══ Input ══

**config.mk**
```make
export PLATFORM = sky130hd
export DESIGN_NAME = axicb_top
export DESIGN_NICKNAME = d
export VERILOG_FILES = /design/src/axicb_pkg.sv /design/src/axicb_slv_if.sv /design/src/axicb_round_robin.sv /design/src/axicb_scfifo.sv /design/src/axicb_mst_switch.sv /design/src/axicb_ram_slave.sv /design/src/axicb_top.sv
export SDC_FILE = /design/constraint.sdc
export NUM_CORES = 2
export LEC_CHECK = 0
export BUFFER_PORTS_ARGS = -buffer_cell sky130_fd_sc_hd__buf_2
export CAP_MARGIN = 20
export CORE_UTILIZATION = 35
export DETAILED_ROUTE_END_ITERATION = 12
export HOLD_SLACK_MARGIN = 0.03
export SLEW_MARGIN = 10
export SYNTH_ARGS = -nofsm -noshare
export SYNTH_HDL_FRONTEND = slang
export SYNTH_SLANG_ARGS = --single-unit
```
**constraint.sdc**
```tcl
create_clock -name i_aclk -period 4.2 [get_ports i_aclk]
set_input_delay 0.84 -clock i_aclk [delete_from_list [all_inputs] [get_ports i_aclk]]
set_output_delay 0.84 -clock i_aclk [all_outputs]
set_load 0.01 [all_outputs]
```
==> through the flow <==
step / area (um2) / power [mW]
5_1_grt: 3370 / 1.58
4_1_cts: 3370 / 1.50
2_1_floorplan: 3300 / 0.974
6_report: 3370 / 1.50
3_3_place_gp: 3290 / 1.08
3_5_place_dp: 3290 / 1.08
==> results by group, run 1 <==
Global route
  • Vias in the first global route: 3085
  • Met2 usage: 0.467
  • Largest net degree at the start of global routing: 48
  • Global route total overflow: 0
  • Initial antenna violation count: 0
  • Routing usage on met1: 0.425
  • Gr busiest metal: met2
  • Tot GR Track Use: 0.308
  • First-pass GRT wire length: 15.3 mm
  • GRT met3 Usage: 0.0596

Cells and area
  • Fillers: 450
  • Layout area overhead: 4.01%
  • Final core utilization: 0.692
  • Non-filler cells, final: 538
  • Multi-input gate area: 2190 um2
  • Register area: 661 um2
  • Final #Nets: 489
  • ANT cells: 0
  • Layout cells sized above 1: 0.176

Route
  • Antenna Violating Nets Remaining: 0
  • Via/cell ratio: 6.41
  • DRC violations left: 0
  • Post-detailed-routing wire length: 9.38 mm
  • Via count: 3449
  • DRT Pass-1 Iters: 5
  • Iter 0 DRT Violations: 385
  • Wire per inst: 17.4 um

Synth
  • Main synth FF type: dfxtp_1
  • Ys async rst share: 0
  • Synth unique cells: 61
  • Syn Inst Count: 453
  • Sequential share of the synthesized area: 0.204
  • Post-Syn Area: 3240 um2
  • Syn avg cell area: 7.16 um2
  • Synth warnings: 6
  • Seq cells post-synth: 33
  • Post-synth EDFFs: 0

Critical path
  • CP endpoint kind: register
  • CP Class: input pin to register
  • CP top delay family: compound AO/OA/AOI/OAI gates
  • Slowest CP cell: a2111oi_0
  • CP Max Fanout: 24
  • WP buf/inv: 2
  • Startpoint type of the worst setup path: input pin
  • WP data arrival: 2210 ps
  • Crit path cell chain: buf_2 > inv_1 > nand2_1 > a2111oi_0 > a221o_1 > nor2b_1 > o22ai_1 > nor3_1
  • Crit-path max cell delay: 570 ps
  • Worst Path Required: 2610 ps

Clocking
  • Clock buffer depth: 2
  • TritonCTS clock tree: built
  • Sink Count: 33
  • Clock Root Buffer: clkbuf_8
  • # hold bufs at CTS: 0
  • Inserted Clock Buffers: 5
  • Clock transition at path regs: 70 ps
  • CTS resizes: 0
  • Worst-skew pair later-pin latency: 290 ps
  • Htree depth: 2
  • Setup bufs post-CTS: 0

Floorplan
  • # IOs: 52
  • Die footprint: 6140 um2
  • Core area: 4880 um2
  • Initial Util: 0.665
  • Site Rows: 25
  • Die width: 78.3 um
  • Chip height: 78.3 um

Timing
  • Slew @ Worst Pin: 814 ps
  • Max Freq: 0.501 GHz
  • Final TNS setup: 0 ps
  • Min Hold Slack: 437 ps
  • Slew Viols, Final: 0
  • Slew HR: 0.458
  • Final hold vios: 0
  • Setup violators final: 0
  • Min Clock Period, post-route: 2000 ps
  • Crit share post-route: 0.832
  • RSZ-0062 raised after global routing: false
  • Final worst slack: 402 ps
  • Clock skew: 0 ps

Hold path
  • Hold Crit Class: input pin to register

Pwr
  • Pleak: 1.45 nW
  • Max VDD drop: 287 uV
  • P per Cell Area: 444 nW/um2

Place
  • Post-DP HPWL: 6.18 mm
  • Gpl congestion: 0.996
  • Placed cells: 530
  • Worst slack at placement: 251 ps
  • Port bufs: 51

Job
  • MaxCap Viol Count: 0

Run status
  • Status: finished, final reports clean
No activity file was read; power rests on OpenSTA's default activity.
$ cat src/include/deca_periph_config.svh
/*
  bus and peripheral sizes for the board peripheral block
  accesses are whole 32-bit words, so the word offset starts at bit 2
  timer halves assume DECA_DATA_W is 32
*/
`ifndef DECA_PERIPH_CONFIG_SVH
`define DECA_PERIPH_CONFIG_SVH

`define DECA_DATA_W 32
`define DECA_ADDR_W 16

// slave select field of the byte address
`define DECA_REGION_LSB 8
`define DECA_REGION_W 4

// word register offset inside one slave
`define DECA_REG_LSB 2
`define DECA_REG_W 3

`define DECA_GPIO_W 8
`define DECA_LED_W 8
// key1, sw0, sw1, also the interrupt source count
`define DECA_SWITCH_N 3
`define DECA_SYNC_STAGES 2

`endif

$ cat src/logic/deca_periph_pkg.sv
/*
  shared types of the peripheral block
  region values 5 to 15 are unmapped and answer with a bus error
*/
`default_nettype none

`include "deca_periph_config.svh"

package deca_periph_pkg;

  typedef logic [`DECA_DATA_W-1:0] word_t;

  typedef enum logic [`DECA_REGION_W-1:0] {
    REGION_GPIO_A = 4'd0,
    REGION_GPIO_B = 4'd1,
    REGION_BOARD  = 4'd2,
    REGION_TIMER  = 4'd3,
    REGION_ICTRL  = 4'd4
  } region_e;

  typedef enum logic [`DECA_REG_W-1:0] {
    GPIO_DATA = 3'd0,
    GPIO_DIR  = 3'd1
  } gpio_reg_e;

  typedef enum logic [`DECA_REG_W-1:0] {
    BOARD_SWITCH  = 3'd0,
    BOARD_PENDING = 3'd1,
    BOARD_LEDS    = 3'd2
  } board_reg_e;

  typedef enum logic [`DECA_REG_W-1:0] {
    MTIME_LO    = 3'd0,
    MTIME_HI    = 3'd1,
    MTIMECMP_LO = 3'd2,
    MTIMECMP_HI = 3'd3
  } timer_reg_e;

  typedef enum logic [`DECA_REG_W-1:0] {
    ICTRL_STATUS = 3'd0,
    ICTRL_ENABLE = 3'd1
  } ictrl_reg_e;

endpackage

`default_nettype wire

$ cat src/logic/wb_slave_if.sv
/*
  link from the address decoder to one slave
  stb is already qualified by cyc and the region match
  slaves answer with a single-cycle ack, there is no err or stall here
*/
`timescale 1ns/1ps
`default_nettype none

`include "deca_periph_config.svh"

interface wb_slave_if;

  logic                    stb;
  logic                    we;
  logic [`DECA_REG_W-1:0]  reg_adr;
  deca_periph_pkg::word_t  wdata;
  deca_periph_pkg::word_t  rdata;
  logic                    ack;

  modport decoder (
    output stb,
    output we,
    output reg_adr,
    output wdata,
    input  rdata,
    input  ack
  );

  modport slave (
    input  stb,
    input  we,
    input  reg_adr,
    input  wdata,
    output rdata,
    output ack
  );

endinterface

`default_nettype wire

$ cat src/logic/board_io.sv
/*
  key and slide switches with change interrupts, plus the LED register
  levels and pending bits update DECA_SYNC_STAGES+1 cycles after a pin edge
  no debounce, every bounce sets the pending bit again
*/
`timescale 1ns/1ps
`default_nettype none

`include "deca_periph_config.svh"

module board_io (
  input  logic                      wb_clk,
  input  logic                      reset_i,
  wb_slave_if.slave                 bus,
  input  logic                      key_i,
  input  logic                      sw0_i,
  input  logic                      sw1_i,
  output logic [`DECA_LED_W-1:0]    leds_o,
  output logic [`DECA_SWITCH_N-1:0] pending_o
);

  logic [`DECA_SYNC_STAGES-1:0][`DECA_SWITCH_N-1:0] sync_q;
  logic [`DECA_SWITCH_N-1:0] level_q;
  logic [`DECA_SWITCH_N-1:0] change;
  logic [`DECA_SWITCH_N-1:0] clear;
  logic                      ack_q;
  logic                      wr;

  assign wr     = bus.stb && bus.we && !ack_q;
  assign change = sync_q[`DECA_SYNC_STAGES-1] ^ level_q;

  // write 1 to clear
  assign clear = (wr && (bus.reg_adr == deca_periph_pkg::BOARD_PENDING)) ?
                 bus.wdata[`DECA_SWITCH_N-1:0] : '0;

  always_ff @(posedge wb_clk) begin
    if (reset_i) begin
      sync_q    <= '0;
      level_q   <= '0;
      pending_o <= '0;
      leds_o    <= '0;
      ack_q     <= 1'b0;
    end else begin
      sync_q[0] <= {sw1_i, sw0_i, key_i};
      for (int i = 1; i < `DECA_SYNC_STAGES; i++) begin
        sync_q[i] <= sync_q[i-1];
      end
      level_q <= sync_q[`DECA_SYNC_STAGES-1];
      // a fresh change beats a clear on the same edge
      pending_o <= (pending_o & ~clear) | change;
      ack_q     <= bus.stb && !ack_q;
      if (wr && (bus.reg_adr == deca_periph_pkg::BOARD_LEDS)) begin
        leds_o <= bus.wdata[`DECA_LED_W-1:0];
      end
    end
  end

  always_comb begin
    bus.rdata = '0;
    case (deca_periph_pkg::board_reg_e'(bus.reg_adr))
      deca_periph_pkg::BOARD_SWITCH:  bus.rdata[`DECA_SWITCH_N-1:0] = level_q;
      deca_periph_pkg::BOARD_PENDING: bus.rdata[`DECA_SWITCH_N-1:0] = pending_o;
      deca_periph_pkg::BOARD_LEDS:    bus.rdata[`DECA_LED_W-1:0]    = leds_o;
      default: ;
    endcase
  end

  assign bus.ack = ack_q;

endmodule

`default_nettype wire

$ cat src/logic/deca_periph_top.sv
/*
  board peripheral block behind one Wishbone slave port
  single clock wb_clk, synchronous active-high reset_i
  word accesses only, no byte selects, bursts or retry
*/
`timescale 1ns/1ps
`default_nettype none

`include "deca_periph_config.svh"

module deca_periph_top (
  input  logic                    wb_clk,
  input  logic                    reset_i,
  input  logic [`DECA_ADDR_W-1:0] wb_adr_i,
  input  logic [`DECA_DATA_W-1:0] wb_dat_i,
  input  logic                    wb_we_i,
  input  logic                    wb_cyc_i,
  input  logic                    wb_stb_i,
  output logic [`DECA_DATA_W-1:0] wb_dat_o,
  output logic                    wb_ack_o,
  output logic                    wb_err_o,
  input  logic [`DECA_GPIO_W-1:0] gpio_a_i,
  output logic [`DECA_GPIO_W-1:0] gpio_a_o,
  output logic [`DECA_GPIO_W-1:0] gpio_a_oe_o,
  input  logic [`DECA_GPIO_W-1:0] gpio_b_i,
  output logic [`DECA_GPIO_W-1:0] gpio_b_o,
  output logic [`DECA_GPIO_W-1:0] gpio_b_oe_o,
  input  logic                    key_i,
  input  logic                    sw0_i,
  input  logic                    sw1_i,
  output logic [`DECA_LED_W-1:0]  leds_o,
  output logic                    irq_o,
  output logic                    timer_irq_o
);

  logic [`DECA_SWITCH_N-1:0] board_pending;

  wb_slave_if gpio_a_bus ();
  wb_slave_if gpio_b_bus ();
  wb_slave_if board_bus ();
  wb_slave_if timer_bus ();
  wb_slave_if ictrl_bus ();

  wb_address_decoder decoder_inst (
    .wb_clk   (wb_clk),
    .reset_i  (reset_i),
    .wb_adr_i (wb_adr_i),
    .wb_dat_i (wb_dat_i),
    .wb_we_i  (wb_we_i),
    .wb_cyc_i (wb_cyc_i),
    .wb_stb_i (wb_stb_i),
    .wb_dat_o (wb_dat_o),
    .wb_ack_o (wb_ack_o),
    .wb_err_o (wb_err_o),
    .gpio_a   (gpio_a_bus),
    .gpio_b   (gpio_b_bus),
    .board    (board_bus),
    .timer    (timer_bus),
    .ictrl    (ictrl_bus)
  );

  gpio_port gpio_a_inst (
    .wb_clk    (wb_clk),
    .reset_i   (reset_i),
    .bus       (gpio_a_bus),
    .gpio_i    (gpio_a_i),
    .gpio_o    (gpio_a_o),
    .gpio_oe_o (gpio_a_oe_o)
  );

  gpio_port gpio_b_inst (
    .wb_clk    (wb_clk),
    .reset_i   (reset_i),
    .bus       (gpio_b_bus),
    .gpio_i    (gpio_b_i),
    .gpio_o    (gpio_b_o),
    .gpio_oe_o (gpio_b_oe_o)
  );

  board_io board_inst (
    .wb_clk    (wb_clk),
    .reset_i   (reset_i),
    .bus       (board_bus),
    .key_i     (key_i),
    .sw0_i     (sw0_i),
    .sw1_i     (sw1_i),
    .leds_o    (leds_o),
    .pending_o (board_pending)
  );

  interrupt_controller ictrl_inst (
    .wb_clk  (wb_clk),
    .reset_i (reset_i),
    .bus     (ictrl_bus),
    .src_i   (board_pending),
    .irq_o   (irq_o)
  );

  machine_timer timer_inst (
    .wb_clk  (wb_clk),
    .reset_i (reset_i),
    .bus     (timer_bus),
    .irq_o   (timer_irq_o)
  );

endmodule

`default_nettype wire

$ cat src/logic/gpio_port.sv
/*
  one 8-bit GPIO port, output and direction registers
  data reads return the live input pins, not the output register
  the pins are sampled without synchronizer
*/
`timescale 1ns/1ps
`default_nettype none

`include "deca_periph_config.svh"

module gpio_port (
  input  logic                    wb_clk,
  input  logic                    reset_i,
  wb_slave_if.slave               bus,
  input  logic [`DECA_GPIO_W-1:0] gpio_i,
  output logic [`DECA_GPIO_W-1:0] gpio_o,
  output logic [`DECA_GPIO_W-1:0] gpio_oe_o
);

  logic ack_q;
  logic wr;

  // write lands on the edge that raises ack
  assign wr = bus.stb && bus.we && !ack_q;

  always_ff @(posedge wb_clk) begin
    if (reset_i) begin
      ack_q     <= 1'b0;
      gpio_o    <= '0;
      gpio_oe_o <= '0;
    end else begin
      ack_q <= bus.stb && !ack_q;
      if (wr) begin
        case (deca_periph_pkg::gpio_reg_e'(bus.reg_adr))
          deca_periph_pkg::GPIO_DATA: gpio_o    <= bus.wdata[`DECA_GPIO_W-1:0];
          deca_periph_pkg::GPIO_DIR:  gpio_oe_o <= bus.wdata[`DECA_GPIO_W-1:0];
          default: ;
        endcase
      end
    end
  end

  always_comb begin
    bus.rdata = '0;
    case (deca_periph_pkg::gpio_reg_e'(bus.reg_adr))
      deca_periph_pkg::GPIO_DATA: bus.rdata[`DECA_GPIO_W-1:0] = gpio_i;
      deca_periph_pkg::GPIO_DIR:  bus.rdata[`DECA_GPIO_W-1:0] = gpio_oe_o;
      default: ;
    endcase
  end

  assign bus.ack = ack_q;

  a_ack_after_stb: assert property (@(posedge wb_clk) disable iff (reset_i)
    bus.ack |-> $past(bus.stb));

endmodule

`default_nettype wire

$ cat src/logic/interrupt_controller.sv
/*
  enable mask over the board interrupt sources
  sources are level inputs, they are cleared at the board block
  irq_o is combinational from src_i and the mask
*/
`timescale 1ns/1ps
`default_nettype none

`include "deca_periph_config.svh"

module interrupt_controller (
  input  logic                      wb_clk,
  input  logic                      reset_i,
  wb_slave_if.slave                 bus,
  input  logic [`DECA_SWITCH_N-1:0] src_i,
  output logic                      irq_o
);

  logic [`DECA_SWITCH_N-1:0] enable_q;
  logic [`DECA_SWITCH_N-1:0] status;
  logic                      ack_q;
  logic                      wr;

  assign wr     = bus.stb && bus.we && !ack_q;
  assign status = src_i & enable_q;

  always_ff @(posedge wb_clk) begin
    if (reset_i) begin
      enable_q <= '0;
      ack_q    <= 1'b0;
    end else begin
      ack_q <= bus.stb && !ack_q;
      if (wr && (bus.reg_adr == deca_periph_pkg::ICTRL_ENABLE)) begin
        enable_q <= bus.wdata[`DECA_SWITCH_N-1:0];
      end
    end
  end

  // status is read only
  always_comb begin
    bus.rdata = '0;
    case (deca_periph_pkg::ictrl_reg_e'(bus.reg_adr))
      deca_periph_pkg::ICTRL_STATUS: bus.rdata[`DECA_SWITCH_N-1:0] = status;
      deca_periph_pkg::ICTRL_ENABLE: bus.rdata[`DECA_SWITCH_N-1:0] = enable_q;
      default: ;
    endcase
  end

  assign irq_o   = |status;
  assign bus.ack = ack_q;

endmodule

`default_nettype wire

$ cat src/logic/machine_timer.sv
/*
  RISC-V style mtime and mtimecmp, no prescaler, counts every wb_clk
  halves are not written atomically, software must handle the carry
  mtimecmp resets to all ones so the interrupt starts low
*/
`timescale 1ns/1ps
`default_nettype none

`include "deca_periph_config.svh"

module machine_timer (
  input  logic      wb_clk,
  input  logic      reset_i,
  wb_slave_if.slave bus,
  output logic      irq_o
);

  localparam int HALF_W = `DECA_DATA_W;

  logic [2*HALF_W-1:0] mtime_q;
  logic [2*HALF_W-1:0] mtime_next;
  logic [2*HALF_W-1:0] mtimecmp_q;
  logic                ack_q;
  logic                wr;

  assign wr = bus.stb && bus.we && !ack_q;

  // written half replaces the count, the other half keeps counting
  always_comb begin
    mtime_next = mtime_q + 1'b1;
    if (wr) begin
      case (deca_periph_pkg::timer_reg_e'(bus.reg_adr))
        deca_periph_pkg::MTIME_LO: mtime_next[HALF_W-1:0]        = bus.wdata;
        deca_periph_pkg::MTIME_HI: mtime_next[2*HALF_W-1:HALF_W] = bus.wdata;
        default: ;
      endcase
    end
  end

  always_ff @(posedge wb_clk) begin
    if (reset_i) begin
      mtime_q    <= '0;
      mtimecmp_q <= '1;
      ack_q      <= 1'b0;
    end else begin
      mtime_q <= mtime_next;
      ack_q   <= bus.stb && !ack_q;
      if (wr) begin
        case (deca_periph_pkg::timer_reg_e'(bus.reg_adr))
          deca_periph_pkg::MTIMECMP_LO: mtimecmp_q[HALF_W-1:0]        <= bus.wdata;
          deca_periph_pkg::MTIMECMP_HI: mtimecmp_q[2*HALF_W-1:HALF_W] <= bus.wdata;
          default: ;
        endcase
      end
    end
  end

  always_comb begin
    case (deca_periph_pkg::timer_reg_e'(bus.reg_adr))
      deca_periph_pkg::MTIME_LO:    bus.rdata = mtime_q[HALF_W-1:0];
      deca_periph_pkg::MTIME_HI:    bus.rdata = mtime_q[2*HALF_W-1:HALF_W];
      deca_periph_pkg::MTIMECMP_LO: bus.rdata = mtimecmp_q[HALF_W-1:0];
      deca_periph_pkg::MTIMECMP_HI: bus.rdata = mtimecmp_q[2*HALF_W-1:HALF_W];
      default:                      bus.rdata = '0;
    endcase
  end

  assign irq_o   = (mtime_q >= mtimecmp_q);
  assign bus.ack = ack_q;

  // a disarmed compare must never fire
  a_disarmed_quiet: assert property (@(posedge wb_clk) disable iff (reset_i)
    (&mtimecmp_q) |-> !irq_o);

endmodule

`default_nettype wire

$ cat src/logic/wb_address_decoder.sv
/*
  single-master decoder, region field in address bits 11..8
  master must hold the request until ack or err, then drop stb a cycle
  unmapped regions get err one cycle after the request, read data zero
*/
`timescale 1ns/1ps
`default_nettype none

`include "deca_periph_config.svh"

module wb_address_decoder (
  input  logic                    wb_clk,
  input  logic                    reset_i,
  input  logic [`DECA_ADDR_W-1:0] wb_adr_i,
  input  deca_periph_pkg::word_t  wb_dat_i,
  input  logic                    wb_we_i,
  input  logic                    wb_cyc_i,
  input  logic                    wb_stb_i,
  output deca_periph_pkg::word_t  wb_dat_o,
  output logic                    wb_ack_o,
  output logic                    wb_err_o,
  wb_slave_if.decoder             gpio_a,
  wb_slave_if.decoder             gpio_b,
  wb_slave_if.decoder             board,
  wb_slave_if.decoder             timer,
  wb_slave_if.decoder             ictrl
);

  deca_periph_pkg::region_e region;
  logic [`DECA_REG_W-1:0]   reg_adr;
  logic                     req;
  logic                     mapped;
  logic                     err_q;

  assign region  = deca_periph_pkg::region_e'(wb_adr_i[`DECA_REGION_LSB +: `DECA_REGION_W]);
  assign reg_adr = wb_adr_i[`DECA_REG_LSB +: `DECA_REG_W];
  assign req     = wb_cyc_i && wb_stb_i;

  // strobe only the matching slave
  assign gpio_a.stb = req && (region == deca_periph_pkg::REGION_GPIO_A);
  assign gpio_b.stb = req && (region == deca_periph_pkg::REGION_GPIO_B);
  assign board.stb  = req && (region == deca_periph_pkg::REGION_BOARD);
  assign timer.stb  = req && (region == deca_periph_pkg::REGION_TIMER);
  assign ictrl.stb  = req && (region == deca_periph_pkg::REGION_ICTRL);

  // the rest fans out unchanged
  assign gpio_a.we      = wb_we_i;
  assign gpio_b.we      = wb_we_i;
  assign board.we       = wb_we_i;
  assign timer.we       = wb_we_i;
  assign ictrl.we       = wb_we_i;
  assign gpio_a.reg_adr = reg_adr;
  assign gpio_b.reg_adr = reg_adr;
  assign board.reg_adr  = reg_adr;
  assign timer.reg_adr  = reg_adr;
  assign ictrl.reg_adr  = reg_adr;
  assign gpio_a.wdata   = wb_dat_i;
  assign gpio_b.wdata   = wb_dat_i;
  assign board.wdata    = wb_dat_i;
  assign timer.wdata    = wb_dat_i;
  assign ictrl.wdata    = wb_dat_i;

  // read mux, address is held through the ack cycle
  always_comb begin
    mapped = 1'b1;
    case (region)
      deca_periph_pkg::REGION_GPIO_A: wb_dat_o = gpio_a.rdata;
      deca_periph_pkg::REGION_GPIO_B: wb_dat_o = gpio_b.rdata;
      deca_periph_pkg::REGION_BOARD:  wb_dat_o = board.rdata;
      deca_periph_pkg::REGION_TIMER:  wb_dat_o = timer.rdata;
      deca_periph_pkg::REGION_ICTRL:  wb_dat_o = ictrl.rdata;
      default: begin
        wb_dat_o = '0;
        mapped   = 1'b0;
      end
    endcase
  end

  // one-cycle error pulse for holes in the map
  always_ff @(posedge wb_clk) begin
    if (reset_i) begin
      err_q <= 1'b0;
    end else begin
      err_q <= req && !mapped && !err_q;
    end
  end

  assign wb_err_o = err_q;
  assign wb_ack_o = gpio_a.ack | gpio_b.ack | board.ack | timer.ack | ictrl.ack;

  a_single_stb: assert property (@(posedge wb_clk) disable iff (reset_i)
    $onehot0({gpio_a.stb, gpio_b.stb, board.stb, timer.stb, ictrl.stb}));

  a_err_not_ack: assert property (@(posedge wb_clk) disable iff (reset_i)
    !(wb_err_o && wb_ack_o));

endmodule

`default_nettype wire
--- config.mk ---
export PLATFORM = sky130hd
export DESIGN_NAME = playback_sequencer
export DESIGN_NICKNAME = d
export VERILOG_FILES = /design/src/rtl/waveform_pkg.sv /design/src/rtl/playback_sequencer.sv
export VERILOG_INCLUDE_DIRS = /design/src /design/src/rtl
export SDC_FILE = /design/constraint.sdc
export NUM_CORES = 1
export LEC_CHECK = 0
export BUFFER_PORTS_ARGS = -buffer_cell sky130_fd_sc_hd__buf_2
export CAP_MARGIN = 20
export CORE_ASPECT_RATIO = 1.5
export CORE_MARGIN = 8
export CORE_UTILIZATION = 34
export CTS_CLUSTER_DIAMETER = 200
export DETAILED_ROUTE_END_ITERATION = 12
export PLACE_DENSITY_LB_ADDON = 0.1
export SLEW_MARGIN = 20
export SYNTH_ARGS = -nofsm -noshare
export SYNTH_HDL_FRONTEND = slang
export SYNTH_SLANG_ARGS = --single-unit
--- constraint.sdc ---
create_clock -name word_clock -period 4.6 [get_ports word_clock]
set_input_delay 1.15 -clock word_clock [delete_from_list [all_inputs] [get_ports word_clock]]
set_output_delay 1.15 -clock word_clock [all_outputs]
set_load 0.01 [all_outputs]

═══

**Directions:** Above are some records; copy exactly the lines from the one with "through the flow" through the one with "Critical path", both included, and no others.

**Your solution:**
==> through the flow <==
step / area (um2) / power [mW]
5_1_grt: 3370 / 1.58
4_1_cts: 3370 / 1.50
2_1_floorplan: 3300 / 0.974
6_report: 3370 / 1.50
3_3_place_gp: 3290 / 1.08
3_5_place_dp: 3290 / 1.08
==> results by group, run 1 <==
Global route
  • Vias in the first global route: 3085
  • Met2 usage: 0.467
  • Largest net degree at the start of global routing: 48
  • Global route total overflow: 0
  • Initial antenna violation count: 0
  • Routing usage on met1: 0.425
  • Gr busiest metal: met2
  • Tot GR Track Use: 0.308
  • First-pass GRT wire length: 15.3 mm
  • GRT met3 Usage: 0.0596

Cells and area
  • Fillers: 450
  • Layout area overhead: 4.01%
  • Final core utilization: 0.692
  • Non-filler cells, final: 538
  • Multi-input gate area: 2190 um2
  • Register area: 661 um2
  • Final #Nets: 489
  • ANT cells: 0
  • Layout cells sized above 1: 0.176

Route
  • Antenna Violating Nets Remaining: 0
  • Via/cell ratio: 6.41
  • DRC violations left: 0
  • Post-detailed-routing wire length: 9.38 mm
  • Via count: 3449
  • DRT Pass-1 Iters: 5
  • Iter 0 DRT Violations: 385
  • Wire per inst: 17.4 um

Synth
  • Main synth FF type: dfxtp_1
  • Ys async rst share: 0
  • Synth unique cells: 61
  • Syn Inst Count: 453
  • Sequential share of the synthesized area: 0.204
  • Post-Syn Area: 3240 um2
  • Syn avg cell area: 7.16 um2
  • Synth warnings: 6
  • Seq cells post-synth: 33
  • Post-synth EDFFs: 0

Critical path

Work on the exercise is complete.